La villa de Puerto Príncipe reunía en su recinto urbano una docena de edificaciones arquitectónicas de gran calibre construidas en el siglo XVIII, entre las que contaban casi idéntica cifra de iglesias en cuyas naves interiores, bajo cuyos altares y en otros sitios, eran sepultados sus fieles, lo que traía molestias y otros inconvenientes para el culto y demás actividades eclesiales.
Vino a significar una discreta señal de “progreso” favorable a la higiene. En terrenos ocupados por quintas de casas rústicas, algunas con siembra de naranjas de China, un piñal, tres palmas reales, malezas, y una laguna, sería ese el espacio cedido por el cabildo regional para construir el Campo Santo citadino, que tendría por antecedente el pequeño «cementerio de santa Bárbara», abierta detrás de la primigenia ermita erigida al santo Cristo del Buen Viaje, al oeste de la villa, en espacio que se haría rodear de viviendas, establecimientos de expendio, plaza pública y de calles y callejuelas estrechas y polvorientas que facilitarían la salida de la villa en dirección a varias casas colgadizos dispersas y quintas de recreo y cultivos.
El Campo Santo sería ampliado hacia la calle san Luis Beltrán, 1839, por causa del incremento de las defunciones originadas por el cólera morbus. Tendría otra ampliación hacia 1862.
Para la fecha varias de sus bóvedas y panteones pertenecientes a familias de la oligarquía criolla se hallaban adornadas con figuras del arte funerario realizadas en mármol blanco de Carrara. Nadie profanaba el sagrado recinto, a pesar, que en determinados períodos, ante la carencia de financiación, el Cementerio General permanecería en total estado de desatención y carente de limpieza e higiene.
Algunos cadáveres eran echados a la puerta por no poder pagar los familiares del finado el real por sepultura. Caballos pastando en su crecida hierba, perros rondando cadáveres, fosas abiertas y malolientes, entre otras anomalías parecían no tener solución por el mayordomo ni por el ayuntamiento.
La villa, el cementerio y el progreso.
Los primeros lustros del siglo XIX evidenciarían la capacidad de los pobladores de Puerto Príncipe para emprender el progreso material de la villa.
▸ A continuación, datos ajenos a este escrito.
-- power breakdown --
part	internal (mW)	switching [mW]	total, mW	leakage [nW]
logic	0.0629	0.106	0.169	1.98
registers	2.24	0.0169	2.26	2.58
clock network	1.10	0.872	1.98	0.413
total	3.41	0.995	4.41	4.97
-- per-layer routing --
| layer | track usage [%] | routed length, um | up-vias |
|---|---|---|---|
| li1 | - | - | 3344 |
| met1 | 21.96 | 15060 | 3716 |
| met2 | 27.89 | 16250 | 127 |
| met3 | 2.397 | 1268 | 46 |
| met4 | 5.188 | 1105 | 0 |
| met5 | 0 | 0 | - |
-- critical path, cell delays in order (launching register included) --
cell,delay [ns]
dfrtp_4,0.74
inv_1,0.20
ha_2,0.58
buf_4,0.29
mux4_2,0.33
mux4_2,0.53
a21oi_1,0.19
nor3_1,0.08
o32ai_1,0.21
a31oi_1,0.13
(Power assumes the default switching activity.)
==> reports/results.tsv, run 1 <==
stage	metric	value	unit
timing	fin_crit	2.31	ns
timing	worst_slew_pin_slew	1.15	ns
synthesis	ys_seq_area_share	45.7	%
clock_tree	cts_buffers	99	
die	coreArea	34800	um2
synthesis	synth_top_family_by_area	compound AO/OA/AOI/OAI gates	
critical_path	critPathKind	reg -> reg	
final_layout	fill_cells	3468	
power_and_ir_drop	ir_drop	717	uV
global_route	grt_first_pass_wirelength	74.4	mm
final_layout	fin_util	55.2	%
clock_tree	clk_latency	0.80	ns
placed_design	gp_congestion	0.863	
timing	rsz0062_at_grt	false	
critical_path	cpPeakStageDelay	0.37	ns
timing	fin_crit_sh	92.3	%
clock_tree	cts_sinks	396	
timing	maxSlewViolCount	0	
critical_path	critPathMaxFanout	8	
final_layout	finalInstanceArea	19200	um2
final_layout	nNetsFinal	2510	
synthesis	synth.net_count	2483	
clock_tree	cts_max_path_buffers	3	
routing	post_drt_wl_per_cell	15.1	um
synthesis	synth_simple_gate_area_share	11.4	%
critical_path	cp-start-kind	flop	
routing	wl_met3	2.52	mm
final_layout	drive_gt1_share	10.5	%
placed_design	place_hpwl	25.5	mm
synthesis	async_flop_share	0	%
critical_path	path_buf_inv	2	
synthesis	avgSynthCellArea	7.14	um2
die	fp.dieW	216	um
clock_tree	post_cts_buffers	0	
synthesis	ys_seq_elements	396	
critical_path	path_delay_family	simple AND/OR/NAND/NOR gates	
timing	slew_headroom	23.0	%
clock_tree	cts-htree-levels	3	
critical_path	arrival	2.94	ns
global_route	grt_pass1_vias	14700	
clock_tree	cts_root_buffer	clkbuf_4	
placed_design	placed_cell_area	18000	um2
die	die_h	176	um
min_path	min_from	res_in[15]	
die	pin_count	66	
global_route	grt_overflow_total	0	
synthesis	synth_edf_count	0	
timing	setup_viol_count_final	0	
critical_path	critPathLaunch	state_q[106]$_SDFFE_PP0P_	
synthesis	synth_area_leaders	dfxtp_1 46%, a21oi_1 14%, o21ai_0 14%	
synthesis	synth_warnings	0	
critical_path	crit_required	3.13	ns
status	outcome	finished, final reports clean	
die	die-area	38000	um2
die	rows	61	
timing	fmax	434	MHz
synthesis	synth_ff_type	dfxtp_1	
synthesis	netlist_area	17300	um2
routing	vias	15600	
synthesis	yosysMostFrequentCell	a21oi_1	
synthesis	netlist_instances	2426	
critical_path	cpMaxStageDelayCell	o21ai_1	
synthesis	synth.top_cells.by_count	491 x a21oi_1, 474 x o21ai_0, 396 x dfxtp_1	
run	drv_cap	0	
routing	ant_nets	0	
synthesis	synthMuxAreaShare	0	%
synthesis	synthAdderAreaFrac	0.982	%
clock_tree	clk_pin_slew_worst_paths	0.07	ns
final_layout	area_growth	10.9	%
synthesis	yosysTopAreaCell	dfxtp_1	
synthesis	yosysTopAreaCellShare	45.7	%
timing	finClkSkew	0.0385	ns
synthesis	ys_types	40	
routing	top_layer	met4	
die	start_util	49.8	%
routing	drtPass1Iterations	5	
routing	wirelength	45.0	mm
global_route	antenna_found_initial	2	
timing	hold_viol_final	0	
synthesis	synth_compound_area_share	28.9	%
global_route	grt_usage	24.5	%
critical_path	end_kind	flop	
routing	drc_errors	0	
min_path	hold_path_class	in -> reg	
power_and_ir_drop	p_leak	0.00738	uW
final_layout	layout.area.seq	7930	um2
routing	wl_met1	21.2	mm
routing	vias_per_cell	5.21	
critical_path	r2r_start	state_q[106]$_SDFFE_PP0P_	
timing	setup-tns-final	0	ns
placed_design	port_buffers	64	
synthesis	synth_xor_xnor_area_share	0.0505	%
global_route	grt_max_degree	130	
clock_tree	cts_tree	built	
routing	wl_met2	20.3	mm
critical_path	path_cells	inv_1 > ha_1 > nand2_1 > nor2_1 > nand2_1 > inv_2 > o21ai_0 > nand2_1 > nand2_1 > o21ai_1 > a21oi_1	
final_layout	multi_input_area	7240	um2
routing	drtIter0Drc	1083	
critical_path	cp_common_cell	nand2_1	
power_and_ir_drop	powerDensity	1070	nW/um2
`config.mk`:
```
export PLATFORM = sky130hd
export DESIGN_NAME = aidr_top
export DESIGN_NICKNAME = d
export VERILOG_FILES = /design/src/aidr_pkg.sv /design/src/aidr_top.sv /design/src/aidr_sync.sv
export SDC_FILE = /design/constraint.sdc
export NUM_CORES = 1
export LEC_CHECK = 0
export ABC_AREA = 1
export BUFFER_PORTS_ARGS = -buffer_cell sky130_fd_sc_hd__buf_2
export CORE_MARGIN = 8
export CORE_UTILIZATION = 40
export CTS_CLUSTER_DIAMETER = 100
export DETAILED_ROUTE_END_ITERATION = 12
export PLACE_DENSITY = 0.64
export SYNTH_ARGS = -nofsm -noshare
export SYNTH_HDL_FRONTEND = slang
export SYNTH_HIERARCHICAL = 1
export SYNTH_SLANG_ARGS = --single-unit
```
`constraint.sdc`:
```
create_clock -name clock -period 3.7 [get_ports clock]
set_input_delay 0 -clock clock [delete_from_list [all_inputs] [get_ports clock]]
set_output_delay 0 -clock clock [all_outputs]
set_load 0.03 [all_outputs]
```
Apertura de nuevas escuelas de primeras letras para varonas y hembras, refacción de arcaicas iglesias y conventos, creación de la sociedad El Liceo, creación de teatros, ampliación de espacios públicos, construcción o reconstrucción de centenares de viviendas, empedrado de calles y plazas, ampliación del comercio marítimo, incremento de la red de caminos entre fincas rurales, propuesta de construcción del primer ferrocarril, entre otros proyectos, muestran a las claras las proyecciones de la poderosa oligarquía criolla principeña, empeñada en equiparar a la villa principeña con la capitalina habanera y con otras villas del Caribe.
El cementerio del Camagüey no sería un terreno silencioso, relegado y sombrío solo para ir a llorar a los difuntos, dejados en fosas o sepulturas a merced de elementos de su destrucción y desaparición. Monumentos, calles interiores, jardinería, Sala de Profundis, herrería, mármoles, panteones, entre otros elementos, debían disponerse para acoger con beneplácito aún en momentos de dolor a todo tipo de visitantes que acudieran al sagrado recinto.
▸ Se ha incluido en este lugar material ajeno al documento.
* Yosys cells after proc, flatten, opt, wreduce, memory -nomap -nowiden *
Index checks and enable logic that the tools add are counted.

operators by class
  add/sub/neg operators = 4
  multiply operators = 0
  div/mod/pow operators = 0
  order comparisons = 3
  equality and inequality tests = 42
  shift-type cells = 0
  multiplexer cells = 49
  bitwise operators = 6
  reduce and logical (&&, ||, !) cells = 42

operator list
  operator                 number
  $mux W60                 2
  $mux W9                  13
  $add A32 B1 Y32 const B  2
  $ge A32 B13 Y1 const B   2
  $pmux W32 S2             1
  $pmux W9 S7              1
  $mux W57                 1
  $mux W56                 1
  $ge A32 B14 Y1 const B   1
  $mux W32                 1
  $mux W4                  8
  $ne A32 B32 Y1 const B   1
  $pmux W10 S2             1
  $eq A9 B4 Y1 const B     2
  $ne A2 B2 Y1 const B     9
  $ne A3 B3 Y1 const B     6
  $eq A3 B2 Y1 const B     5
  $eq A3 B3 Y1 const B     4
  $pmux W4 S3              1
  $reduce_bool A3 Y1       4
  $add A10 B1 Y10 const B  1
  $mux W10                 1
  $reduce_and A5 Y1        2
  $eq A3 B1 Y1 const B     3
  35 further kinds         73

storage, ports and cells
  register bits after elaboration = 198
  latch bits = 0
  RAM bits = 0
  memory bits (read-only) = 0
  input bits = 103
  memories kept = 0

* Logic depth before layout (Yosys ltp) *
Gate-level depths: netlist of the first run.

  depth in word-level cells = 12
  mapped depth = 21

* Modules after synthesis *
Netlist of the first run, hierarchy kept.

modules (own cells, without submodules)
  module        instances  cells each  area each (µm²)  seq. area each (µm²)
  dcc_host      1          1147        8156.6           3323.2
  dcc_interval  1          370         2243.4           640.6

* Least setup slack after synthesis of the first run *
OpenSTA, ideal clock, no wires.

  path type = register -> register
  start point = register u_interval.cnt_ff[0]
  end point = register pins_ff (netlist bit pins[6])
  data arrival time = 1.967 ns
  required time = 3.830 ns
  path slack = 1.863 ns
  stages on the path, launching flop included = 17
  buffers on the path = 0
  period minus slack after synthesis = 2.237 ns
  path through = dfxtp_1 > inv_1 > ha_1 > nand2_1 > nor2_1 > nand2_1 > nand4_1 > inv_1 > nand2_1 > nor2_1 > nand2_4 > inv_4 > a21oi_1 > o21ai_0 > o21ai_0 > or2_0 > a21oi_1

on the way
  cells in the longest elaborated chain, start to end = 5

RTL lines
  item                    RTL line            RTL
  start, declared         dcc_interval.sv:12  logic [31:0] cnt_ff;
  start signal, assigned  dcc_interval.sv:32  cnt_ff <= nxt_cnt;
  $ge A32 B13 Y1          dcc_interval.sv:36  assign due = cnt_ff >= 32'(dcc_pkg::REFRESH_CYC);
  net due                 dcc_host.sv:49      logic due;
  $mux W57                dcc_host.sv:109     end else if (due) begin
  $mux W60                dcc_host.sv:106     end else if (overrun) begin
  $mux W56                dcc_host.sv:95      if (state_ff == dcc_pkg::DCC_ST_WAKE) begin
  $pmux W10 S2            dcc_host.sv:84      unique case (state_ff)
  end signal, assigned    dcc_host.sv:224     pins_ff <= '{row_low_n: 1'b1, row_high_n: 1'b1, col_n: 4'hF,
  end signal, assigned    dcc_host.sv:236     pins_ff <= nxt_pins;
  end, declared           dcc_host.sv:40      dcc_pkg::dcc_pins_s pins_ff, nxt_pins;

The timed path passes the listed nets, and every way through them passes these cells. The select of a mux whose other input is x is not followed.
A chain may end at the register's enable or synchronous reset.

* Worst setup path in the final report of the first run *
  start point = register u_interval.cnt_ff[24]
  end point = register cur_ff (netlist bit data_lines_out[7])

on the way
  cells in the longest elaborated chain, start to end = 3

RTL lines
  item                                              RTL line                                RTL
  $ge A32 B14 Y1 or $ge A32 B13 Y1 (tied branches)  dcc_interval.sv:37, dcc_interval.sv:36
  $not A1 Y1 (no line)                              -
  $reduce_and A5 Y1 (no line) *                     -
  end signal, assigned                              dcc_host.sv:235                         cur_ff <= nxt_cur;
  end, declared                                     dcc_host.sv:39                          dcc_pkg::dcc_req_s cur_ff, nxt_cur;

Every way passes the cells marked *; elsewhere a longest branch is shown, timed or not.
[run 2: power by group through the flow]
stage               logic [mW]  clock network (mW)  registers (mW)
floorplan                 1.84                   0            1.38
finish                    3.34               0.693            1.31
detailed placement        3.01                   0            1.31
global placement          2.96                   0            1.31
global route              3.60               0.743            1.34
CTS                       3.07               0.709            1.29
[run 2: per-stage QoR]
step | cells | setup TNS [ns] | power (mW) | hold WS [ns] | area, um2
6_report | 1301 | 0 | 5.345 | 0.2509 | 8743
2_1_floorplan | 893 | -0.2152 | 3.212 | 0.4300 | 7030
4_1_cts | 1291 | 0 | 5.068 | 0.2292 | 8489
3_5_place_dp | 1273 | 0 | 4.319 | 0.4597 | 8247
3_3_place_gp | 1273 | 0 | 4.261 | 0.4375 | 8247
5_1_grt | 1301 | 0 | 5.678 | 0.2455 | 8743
La ciudad, el progreso económico, material y cultural general debían tener proporcionalidad. El título de ciudad y otros atributos reales conferido por el monarca español Fernando Séptimo, en noviembre de 1817, hizo evidente en el diseño de su corona ducal y los dos globos plateados que integraron su escudo esa regularidad dentro de la diversidad del etnos regional.
Puerto Príncipe bien cierto era que contaba con muy buenas edificaciones desde el siglo XVIII; varios sus vecinos con blasones de nobleza, como los marqueses de santa Lucía y Santa María, y el conde de Villamar; región poblada de muy buenos hatos de ganado mayor que servían para invertir el dinero de sus ventas en nuevas construcciones de viviendas en la ciudad, como el grandioso edificio del Regidor Lic. Tomás Pio Betancourt, auténtico y riquísimo oligarca citadino de marca mayor.
Y el Cementerio General no podría ser menos que la urbe en identidad, cultura y patrimonio; salubridad, higiene, muestrario de arte, epitafios, facilidad de acceso y ornato. En definitiva, vendría a ser la última morada de los difuntos, y lugar para las eternas honras y evocaciones de los seres amados del Camagüey Legendario.